▶ [PROBLEM TO WORK ON] What do the lines say from the start of the entries through the one containing "output logic [NUM_REGS*DATA_W-1:0]"? Repeat them exactly.

▶ [SUPPLIED MATERIAL]
<file path="src/rtl/spi_regfile_rw.sv">
// spi_regfile_rw: SPI mode-0 peripheral in front of a NUM_REGS x DATA_W register file.
// Frame: R/W bit, ADDR_W address bits, DATA_W data bits, MSB first, sampled on sclk rise.
// SPI pins are oversampled in the clk domain; nothing is clocked by sclk.
// Optional feature macro: SPI_BURST_EN (multi-word frames with address auto-increment).
module spi_regfile_rw #(
  parameter int unsigned NUM_REGS = 5,
  parameter int unsigned ADDR_W   = 7,
  parameter int unsigned DATA_W   = 8
) (
  input  logic                       clk,
  input  logic                       rst,
  input  logic                       sclk,
  input  logic                       ncs,
  input  logic                       copi,
  output logic                       cipo,
  output logic                       cipo_oe,
  output logic [NUM_REGS*DATA_W-1:0] regs_flat,
  output logic                       wr_pulse,
  output logic [ADDR_W-1:0]          wr_addr,
  output logic                       frame_err
);

  localparam int unsigned FRAME = 1 + ADDR_W + DATA_W;
`ifdef SPI_BURST_EN
  localparam int unsigned CNT_W   = 16;
  // Largest header-plus-whole-words count that fits in 16 bits.
  localparam int unsigned CNT_MAX = 1 + ADDR_W + ((65535 - 1 - ADDR_W) / DATA_W) * DATA_W;
  localparam int unsigned DBIT_W  = (DATA_W > 1) ? $clog2(DATA_W) : 1;
`else
  localparam int unsigned CNT_W   = $clog2(FRAME + 2);
  localparam int unsigned CNT_MAX = FRAME + 1;
`endif

  typedef enum logic [1:0] {StIdle, StCmd, StAddr, StData} state_e;

  state_e              state_q;
  logic [2:0]          sclk_sr;   // [1:0] synchroniser, [2] edge-detect stage
  logic [2:0]          ncs_sr;
  logic [1:0]          copi_sr;
  logic                sclk_rise, sclk_fall, ncs_rise, ncs_fall, copi_s, active;
  logic [CNT_W-1:0]    count_q, count_nx;
  logic                rw_q, rw_nx;
  logic [ADDR_W-1:0]   addr_q, addr_nx;
  logic [DATA_W-1:0]   data_q, data_nx, tx_q, rd_word;
  logic                cipo_q, load_q, bit_ok, addr_ok;
  logic [DATA_W-1:0]   regs_q [NUM_REGS];
`ifdef SPI_BURST_EN
  logic [DBIT_W-1:0]   dbit_q, dbit_nx;
  logic                word_done, bad_q;
`endif

  // Synchronise the SPI pins into clk and keep one extra stage for edge detection.
  always_ff @(posedge clk or posedge rst) begin
    if (rst) begin
      sclk_sr <= 3'b000;
      ncs_sr  <= 3'b111;
      copi_sr <= 2'b00;
    end else begin
      sclk_sr <= {sclk_sr[1:0], sclk};
      ncs_sr  <= {ncs_sr[1:0], ncs};
      copi_sr <= {copi_sr[0], copi};
    end
  end

  assign sclk_rise = sclk_sr[1] & ~sclk_sr[2];
  assign sclk_fall = ~sclk_sr[1] & sclk_sr[2];
  assign ncs_rise  = ncs_sr[1] & ~ncs_sr[2];
  assign ncs_fall  = ~ncs_sr[1] & ncs_sr[2];
  assign copi_s    = copi_sr[1];
  // Uses the delayed ncs so a bit arriving with the ncs rise is still sampled.
  assign active    = ~ncs_sr[2] && (state_q != StIdle);
  assign addr_ok   = 32'(addr_q) < NUM_REGS;
  assign cipo_oe   = ~ncs_sr[1];
  assign cipo      = cipo_q & cipo_oe;

  // Readback mux; out-of-range addresses read as zero.
  always_comb begin
    rd_word = '0;
    for (int i = 0; i < int'(NUM_REGS); i++) begin
      if (addr_q == ADDR_W'(i)) rd_word = regs_q[i];
    end
  end

  // Next-state of the frame shifters for the current sclk rise (if any).
  always_comb begin
    count_nx = count_q;
    rw_nx    = rw_q;
    addr_nx  = addr_q;
    data_nx  = data_q;
    bit_ok   = 1'b0;
`ifdef SPI_BURST_EN
    dbit_nx   = dbit_q;
    word_done = 1'b0;
`endif
    if (active && sclk_rise && (count_q != CNT_W'(CNT_MAX))) begin
      bit_ok   = 1'b1;
      count_nx = count_q + CNT_W'(1);
      if (count_q == '0) begin
        rw_nx = copi_s;
      end else if (count_q <= CNT_W'(ADDR_W)) begin
        addr_nx = ADDR_W'({addr_q, copi_s});
      end else begin
        data_nx = DATA_W'({data_q, copi_s});
`ifdef SPI_BURST_EN
        if (dbit_q == DBIT_W'(DATA_W - 1)) begin
          dbit_nx   = '0;
          word_done = 1'b1;
          addr_nx   = (32'(addr_q) == NUM_REGS - 1) ? '0 : addr_q + ADDR_W'(1);
        end else begin
          dbit_nx = dbit_q + DBIT_W'(1);
        end
`endif
      end
    end
  end

  // Frame FSM, register file, commit/error strobes and cipo shifter.
  always_ff @(posedge clk or posedge rst) begin
    if (rst) begin
      state_q   <= StIdle;
      count_q   <= '0;
      rw_q      <= 1'b0;
      addr_q    <= '0;
      data_q    <= '0;
      tx_q      <= '0;
      cipo_q    <= 1'b0;
      load_q    <= 1'b0;
      regs_q    <= '{default: '0};
      wr_pulse  <= 1'b0;
      wr_addr   <= '0;
      frame_err <= 1'b0;
`ifdef SPI_BURST_EN
      dbit_q    <= '0;
      bad_q     <= 1'b0;
`endif
    end else begin
      wr_pulse  <= 1'b0;
      frame_err <= 1'b0;
      load_q    <= 1'b0;
      if (ncs_fall) begin
        state_q <= StCmd;
        count_q <= '0;
        rw_q    <= 1'b0;
        addr_q  <= '0;
        data_q  <= '0;
        tx_q    <= '0;
        cipo_q  <= 1'b0;
`ifdef SPI_BURST_EN
        dbit_q  <= '0;
        bad_q   <= 1'b0;
`endif
      end else if (active) begin
        count_q <= count_nx;
        rw_q    <= rw_nx;
        addr_q  <= addr_nx;
        data_q  <= data_nx;
        if (bit_ok) begin
          if (count_q == '0) begin
            state_q <= StAddr;
          end else if (count_q == CNT_W'(ADDR_W)) begin
            state_q <= StData;
            load_q  <= ~rw_q;
          end
        end
`ifdef SPI_BURST_EN
        dbit_q <= dbit_nx;
        if (word_done) begin
          if (!rw_q) begin
            load_q <= 1'b1;
          end else if (addr_ok) begin
            for (int i = 0; i < int'(NUM_REGS); i++) begin
              if (addr_q == ADDR_W'(i)) regs_q[i] <= data_nx;
            end
            wr_pulse <= 1'b1;
            wr_addr  <= addr_q;
          end else begin
            bad_q <= 1'b1;
          end
        end
`endif
        // Load lands well before the next sclk fall, so the two never collide.
        if (load_q) begin
          tx_q <= rd_word;
        end else if (sclk_fall) begin
          cipo_q <= tx_q[DATA_W-1];
          tx_q   <= tx_q << 1;
        end
        if (ncs_rise) begin
          state_q <= StIdle;
`ifdef SPI_BURST_EN
          if ((count_nx < CNT_W'(FRAME)) || (dbit_nx != '0) || bad_q ||
              (word_done && rw_nx && !addr_ok)) begin
            frame_err <= 1'b1;
          end
`else
          if (rw_nx) begin
            if ((count_nx == CNT_W'(FRAME)) && addr_ok) begin
              for (int i = 0; i < int'(NUM_REGS); i++) begin
                if (addr_q == ADDR_W'(i)) regs_q[i] <= data_nx;
              end
              wr_pulse <= 1'b1;
              wr_addr  <= addr_q;
            end else begin
              frame_err <= 1'b1;
            end
          end else if (count_nx != CNT_W'(FRAME)) begin
            frame_err <= 1'b1;
          end
`endif
        end
      end
    end
  end

  for (genvar g = 0; g < int'(NUM_REGS); g++) begin : g_flat
    assign regs_flat[g*DATA_W +: DATA_W] = regs_q[g];
  end

endmodule

</file>
<file path="config.mk">
export PLATFORM = sky130hd
export DESIGN_NAME = spi_regfile_rw
export DESIGN_NICKNAME = d
export VERILOG_FILES = /design/src/rtl/spi_regfile_rw.sv
export SDC_FILE = /design/constraint.sdc
export NUM_CORES = 1
export LEC_CHECK = 0
export BUFFER_PORTS_ARGS = -buffer_cell sky130_fd_sc_hd__buf_2
export CAP_MARGIN = 20
export CORE_UTILIZATION = 47
export DETAILED_ROUTE_END_ITERATION = 8
export GPL_TIMING_DRIVEN = 0
export PLACE_DENSITY = 0.67
export SKIP_CTS_REPAIR_TIMING = 1
export SLEW_MARGIN = 25
export SYNTH_ARGS = -nofsm -noshare
export SYNTH_HDL_FRONTEND = slang
export SYNTH_SLANG_ARGS = --single-unit
export TNS_END_PERCENT = 20
</file>
<file path="constraint.sdc">
create_clock -name clk -period 4.53 [get_ports clk]
set_input_delay 0.6795 -clock clk [delete_from_list [all_inputs] [get_ports clk]]
set_output_delay 0.6795 -clock clk [all_outputs]
set_load 0.05 [all_outputs]
</file>
Word-level counts from Yosys, hierarchy flattened:

Cells that the tools add are included.

* equality and inequality tests: 10
* bitwise operators: 11
* reductions and logical operators: 24
* add/sub/neg operators: 1
* order comparisons: 2
* multiplexer cells: 53

Operator list (number)
* 8-bit two-way mux: 14
* 7-bit two-way mux: 5
* 6-bit AND reduction: 5
* 1-bit two-way mux: 25
* 5-bit two-way mux: 3
* 7-bit by 2-bit == test with 1-bit output, second input constant: 2
* 2-bit two-way mux: 6
* 5-bit inequality test, second input constant: 2
* 2-bit nonzero test: 5
* 7-bit by 1-bit == test with 1-bit output, second input constant: 1
* 7-bit by 3-bit == test with 1-bit output, second input constant: 1
* 7-bit zero test: 1
* 7-bit by 3-bit < comparator with 1-bit output, second input constant: 1
* 1-bit NOT: 6
* 3-bit AND reduction: 2
* 3-bit nonzero test: 2
* 5-bit by 1-bit adder with 5-bit output, second input constant: 1
* 1-bit AND: 5
* 5-bit by 3-bit == test with 1-bit output, second input constant: 1
* 5-bit == test, second input constant: 1
* 5-bit by 3-bit less-or-equal comparator with 1-bit output, second input constant: 1
* 5-bit zero test: 1
* 5-bit AND reduction: 1
* 1-bit logical AND: 4
* other kinds (4): 5

* logic and storage cells: 120
* output and inout port bits: 51
* bits of input ports: 5
* register bits: 90

Logic depth before layout (Yosys ltp):

Gate-level depths: netlist of the first run.

* word-level depth: 12
* mapped depth: 8
* mapped depth without buffers: 7

Worst setup path after synthesis of the first run:

Ideal clock, no wire load.

* path type: reg-to-reg
* start point: register count_q[0]
* end point: register regs_q, in the netlist regs_flat[24]
* arrival: 2.555 ns
* setup slack: 1.850 ns
* period minus slack after synthesis: 2.680 ns
* path buffers: 0
* data required time: 4.405 ns
* setup time: 0.125 ns
* cell stages (with the launch flop): 8
* cell sequence: dfrtp_1 inv_1 ha_1 nor4b_1 nand3_1 mux2i_4 nor4b_4 mux2_4

* cells in the longest elaborated chain, start to end: 6
* elaborated cells between the ends (all ways): 14
* classes of those cells: 1 x add/sub; 1 x order compare; 2 x eq/ne; 6 x mux; 4 x reduce/logical

Ends and longest elaborated chain
* start: declaration: line 41 `logic [CNT_W-1:0] count_q, count_nx;`
* start signal: assignment: line 153 `count_q <= count_nx;`
* branches (longest 6 deep; another with 5-bit by 1-bit adder with 5-bit output)
* end signal: indexed assignment: line 199 `if (addr_q == ADDR_W'(i)) regs_q[i] <= data_nx;`
* end: declaration: line 46 `logic [DATA_W-1:0] regs_q [NUM_REGS];`

Several ways; the timed one is not identified.
A chain may end at the register's enable or synchronous reset.

Final worst setup path of the first run:

* start point: register count_q[0]
* end point: register regs_q, in the netlist regs_flat[18]

Same word-level chain as after synthesis.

▶ [WRITTEN SOLUTION]
<file path="src/rtl/spi_regfile_rw.sv">
// spi_regfile_rw: SPI mode-0 peripheral in front of a NUM_REGS x DATA_W register file.
// Frame: R/W bit, ADDR_W address bits, DATA_W data bits, MSB first, sampled on sclk rise.
// SPI pins are oversampled in the clk domain; nothing is clocked by sclk.
// Optional feature macro: SPI_BURST_EN (multi-word frames with address auto-increment).
module spi_regfile_rw #(
  parameter int unsigned NUM_REGS = 5,
  parameter int unsigned ADDR_W   = 7,
  parameter int unsigned DATA_W   = 8
) (
  input  logic                       clk,
  input  logic                       rst,
  input  logic                       sclk,
  input  logic                       ncs,
  input  logic                       copi,
  output logic                       cipo,
  output logic                       cipo_oe,
  output logic [NUM_REGS*DATA_W-1:0] regs_flat,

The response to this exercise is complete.